═════ Extracted information
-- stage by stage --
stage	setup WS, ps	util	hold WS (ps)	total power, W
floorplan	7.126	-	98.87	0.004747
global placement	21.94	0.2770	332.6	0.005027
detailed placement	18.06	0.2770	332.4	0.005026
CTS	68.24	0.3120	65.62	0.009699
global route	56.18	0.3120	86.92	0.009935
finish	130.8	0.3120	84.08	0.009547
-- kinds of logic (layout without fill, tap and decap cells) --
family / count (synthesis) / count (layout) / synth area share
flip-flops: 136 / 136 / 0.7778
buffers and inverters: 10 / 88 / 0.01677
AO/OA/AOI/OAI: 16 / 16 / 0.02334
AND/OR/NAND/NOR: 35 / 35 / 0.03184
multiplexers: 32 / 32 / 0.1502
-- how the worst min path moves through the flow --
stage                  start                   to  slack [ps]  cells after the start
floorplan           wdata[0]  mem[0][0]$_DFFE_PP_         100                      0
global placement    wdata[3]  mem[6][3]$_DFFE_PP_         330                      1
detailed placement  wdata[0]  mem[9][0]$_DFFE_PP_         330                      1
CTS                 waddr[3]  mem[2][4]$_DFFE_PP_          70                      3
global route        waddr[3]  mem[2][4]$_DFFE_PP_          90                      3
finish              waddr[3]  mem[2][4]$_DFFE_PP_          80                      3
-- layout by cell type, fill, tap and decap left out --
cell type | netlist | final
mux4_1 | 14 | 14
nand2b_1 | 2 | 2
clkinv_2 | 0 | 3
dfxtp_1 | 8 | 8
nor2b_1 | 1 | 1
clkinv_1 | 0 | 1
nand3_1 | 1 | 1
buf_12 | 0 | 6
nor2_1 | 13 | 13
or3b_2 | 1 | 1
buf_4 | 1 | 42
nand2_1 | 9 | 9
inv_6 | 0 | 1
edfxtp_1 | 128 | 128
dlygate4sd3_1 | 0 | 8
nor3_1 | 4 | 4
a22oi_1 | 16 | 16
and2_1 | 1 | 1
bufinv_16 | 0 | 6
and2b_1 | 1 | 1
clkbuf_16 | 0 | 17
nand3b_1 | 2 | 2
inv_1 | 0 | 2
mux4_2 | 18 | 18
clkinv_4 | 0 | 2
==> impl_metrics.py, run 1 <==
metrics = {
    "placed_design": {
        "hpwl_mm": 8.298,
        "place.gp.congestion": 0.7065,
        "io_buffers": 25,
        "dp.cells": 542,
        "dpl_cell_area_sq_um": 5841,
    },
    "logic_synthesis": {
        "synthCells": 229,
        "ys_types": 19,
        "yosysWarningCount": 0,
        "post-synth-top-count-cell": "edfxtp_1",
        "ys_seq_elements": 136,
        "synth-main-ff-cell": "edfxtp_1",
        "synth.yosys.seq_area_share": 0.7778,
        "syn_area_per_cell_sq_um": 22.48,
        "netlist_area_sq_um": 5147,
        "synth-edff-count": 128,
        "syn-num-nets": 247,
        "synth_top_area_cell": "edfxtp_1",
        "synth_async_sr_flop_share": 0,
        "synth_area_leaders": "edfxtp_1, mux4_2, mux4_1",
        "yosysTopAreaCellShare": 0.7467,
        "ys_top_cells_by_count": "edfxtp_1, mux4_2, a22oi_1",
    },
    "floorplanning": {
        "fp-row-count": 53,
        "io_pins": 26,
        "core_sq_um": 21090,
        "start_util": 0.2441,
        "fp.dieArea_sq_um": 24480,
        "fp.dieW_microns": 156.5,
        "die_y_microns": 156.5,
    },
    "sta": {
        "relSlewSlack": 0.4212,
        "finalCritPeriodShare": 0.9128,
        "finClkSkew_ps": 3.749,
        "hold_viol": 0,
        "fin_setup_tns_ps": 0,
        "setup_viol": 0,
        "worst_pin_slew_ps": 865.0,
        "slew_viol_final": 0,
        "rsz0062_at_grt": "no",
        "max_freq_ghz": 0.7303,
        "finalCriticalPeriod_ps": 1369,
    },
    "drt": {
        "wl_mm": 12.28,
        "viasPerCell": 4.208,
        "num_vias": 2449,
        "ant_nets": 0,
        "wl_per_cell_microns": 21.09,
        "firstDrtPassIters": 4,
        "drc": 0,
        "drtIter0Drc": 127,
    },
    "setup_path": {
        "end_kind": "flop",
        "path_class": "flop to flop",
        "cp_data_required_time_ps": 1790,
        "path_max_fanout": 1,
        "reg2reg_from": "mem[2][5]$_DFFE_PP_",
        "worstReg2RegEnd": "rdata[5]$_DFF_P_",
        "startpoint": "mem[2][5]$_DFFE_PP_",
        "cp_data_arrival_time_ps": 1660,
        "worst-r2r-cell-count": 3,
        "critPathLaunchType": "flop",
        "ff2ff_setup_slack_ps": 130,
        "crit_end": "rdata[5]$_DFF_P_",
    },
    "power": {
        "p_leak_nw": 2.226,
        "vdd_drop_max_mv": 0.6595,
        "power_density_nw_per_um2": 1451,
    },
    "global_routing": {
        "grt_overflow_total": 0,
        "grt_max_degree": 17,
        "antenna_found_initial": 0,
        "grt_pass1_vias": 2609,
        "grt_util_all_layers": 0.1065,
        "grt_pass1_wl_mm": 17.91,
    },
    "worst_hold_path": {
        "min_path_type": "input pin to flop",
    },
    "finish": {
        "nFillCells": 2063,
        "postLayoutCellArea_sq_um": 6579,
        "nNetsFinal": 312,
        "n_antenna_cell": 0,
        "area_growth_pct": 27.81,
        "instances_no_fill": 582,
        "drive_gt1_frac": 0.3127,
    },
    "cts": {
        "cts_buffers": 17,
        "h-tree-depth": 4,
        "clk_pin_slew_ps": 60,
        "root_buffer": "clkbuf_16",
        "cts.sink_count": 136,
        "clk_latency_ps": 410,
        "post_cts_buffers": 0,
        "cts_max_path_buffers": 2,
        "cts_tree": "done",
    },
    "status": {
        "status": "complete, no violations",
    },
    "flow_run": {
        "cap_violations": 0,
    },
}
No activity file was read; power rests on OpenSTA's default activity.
══════════
═════ Extracted information
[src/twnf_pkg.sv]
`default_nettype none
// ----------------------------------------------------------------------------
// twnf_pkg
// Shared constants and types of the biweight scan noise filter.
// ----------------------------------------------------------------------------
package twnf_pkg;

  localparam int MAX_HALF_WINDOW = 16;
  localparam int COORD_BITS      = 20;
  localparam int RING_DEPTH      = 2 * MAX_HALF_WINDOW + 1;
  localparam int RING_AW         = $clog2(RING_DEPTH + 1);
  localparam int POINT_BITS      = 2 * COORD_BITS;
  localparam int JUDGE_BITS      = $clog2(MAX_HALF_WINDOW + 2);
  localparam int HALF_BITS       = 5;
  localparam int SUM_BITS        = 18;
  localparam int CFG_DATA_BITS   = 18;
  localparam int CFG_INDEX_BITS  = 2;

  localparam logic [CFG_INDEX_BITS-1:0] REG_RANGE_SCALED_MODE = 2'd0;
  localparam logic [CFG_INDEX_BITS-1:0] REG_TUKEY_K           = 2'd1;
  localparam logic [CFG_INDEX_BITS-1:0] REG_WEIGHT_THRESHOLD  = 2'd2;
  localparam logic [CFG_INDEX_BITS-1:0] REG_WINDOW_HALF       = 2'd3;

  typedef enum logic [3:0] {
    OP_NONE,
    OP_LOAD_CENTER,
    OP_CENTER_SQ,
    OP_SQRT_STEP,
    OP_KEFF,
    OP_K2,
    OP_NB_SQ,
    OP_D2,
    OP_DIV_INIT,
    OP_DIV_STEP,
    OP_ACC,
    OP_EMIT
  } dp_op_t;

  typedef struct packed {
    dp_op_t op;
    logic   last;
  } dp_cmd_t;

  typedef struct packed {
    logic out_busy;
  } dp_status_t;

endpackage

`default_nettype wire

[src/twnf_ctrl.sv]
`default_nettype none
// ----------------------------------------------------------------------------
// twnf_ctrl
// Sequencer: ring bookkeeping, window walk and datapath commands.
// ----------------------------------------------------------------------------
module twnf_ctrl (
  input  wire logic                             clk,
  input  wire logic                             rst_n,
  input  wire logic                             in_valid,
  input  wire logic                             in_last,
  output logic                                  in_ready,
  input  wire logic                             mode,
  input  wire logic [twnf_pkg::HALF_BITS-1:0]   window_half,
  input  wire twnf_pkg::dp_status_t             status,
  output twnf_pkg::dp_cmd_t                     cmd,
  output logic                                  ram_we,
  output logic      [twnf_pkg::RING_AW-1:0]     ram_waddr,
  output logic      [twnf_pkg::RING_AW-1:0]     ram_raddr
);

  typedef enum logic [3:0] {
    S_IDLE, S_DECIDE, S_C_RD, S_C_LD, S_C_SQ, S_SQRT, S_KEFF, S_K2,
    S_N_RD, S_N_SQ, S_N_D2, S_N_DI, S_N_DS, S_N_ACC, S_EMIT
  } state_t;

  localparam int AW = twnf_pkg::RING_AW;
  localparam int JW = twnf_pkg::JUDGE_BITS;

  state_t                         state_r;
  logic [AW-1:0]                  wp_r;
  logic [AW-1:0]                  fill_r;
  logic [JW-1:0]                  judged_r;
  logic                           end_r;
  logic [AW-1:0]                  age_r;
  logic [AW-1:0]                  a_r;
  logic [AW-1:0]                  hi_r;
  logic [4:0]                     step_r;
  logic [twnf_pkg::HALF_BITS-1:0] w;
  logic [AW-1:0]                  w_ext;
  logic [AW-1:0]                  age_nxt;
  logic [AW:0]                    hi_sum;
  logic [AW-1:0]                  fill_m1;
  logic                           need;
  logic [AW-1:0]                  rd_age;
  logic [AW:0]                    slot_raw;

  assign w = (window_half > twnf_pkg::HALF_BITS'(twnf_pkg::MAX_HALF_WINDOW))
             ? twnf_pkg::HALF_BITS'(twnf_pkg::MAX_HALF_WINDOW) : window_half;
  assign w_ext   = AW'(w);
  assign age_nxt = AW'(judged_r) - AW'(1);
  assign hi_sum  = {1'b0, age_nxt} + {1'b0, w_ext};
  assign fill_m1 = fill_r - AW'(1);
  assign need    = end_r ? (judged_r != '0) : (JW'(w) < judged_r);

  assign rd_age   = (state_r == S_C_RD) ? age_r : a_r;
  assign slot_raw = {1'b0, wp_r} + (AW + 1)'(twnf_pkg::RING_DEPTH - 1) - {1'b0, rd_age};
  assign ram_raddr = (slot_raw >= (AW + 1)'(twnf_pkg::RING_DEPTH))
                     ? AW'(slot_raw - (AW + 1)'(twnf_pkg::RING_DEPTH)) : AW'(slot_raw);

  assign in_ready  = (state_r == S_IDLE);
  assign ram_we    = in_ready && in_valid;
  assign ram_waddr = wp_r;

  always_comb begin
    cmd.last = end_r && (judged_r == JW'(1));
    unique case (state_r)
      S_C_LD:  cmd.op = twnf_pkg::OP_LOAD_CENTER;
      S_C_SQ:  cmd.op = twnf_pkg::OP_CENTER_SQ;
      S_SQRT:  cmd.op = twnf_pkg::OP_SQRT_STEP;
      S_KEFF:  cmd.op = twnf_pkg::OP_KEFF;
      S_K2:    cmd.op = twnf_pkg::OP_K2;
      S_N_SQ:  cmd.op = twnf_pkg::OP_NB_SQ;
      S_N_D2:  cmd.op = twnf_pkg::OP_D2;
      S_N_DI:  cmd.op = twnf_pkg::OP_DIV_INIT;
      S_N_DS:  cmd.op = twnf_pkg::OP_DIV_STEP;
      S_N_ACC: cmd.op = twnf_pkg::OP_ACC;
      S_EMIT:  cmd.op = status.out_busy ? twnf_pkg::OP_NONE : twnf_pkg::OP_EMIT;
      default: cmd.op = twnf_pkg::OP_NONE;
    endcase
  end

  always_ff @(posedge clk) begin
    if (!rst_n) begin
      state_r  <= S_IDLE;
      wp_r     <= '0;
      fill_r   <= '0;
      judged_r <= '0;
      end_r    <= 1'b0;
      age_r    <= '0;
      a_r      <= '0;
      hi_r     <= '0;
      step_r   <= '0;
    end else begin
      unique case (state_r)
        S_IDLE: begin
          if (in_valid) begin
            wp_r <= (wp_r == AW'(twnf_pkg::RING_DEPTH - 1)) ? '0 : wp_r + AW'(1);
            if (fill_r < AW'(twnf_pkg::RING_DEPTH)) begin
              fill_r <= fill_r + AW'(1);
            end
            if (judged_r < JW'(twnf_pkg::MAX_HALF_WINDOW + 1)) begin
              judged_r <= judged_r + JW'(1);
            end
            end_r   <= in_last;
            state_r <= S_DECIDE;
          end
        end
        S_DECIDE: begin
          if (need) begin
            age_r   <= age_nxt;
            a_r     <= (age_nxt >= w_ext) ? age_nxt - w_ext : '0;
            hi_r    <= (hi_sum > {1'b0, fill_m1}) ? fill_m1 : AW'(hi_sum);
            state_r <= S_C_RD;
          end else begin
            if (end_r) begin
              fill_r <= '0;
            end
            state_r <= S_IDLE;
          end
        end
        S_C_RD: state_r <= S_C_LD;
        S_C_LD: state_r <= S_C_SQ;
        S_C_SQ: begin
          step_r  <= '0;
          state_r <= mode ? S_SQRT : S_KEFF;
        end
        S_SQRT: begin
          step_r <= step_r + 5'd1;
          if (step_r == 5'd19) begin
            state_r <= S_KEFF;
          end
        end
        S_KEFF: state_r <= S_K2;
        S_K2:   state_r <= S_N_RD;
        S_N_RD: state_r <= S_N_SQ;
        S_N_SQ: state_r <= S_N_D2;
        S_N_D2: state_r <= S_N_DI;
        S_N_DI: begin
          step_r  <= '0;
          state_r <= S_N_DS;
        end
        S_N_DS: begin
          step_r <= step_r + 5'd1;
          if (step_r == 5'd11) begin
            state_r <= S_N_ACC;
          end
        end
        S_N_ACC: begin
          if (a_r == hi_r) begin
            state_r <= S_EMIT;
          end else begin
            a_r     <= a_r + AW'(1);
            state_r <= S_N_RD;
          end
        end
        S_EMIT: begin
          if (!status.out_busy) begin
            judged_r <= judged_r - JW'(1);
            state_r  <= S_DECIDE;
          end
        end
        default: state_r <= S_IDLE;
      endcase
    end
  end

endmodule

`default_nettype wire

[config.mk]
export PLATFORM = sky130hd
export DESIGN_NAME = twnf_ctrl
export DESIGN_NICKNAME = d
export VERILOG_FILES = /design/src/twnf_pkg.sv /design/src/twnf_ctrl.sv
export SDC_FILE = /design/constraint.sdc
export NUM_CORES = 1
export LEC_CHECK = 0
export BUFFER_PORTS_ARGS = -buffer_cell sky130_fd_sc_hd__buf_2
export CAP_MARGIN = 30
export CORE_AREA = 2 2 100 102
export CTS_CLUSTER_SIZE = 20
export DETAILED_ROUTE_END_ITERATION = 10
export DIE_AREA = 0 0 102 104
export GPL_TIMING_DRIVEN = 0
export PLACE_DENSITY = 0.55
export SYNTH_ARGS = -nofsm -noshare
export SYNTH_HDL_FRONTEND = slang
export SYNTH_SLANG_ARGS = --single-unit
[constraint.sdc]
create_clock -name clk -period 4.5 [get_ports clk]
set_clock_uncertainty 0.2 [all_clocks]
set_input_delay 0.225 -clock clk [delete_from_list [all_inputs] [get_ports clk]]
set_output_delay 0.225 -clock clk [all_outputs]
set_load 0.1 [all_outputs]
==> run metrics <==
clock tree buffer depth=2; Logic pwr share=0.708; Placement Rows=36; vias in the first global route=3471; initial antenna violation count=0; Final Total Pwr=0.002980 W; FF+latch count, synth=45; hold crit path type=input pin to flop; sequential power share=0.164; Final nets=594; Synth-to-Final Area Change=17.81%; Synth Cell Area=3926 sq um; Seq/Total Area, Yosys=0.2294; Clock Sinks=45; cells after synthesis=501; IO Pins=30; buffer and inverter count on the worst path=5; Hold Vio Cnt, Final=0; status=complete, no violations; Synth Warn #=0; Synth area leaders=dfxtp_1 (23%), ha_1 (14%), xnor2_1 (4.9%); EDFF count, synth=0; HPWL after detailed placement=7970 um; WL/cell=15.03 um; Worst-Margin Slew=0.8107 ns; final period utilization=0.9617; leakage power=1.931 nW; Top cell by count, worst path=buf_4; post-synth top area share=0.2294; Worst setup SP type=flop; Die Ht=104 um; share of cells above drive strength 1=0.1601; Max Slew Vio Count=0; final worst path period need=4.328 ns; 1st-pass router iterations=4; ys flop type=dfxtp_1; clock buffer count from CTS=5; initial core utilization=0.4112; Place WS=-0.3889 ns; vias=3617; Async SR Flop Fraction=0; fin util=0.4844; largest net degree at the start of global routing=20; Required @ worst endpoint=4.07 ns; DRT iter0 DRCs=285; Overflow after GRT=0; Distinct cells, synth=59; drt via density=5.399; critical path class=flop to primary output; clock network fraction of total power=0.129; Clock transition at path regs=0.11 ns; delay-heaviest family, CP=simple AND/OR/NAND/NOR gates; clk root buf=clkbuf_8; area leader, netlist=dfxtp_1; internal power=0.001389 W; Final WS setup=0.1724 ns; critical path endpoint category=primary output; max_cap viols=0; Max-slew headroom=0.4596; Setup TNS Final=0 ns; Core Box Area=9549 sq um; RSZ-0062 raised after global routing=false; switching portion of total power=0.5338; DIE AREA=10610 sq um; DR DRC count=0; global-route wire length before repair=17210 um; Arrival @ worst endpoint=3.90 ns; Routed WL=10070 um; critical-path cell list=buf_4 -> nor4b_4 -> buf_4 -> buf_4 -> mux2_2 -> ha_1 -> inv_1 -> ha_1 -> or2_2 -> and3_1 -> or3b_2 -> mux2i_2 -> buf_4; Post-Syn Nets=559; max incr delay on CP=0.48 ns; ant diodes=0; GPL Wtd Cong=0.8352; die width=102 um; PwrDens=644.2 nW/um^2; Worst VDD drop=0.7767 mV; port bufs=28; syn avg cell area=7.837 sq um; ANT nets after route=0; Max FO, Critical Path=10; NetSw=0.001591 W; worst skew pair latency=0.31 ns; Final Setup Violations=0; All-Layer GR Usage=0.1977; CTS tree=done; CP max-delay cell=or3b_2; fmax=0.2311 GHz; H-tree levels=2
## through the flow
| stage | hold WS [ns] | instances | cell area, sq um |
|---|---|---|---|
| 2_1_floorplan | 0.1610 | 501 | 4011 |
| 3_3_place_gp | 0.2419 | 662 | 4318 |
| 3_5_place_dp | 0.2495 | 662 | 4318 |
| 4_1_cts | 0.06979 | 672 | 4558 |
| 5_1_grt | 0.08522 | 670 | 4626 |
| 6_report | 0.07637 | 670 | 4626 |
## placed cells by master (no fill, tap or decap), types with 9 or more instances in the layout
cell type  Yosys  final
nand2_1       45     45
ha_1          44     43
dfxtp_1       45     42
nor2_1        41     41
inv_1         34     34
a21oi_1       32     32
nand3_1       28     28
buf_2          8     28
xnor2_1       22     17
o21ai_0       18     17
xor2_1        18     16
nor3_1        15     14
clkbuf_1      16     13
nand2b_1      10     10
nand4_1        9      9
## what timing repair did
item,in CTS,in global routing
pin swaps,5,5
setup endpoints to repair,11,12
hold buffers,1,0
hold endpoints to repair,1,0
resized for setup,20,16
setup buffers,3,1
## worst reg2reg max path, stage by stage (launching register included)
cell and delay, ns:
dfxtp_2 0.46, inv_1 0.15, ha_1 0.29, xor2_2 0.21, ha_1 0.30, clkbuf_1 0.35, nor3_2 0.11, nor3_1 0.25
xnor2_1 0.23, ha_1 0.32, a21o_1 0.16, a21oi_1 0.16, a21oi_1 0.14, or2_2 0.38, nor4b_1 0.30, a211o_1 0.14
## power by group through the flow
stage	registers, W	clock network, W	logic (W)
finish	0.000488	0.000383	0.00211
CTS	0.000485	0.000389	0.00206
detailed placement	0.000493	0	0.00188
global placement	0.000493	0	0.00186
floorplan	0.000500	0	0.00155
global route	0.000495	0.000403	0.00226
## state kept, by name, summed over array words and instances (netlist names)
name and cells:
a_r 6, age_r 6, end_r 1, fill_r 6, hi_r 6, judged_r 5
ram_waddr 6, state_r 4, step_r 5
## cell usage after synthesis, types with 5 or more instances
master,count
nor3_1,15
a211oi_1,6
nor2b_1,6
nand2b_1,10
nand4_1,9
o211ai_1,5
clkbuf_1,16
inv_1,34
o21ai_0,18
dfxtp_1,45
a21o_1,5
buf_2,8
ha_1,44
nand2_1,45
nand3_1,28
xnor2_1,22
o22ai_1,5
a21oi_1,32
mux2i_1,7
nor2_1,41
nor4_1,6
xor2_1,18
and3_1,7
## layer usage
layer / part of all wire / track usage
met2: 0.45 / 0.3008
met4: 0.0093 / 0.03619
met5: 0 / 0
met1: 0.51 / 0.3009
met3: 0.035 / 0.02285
══════════
▸ Work to complete:
Copy every line from the records above that contains the string "rdata".

▸ Exercise answer:
        "worstReg2RegEnd": "rdata[5]$_DFF_P_",
        "crit_end": "rdata[5]$_DFF_P_",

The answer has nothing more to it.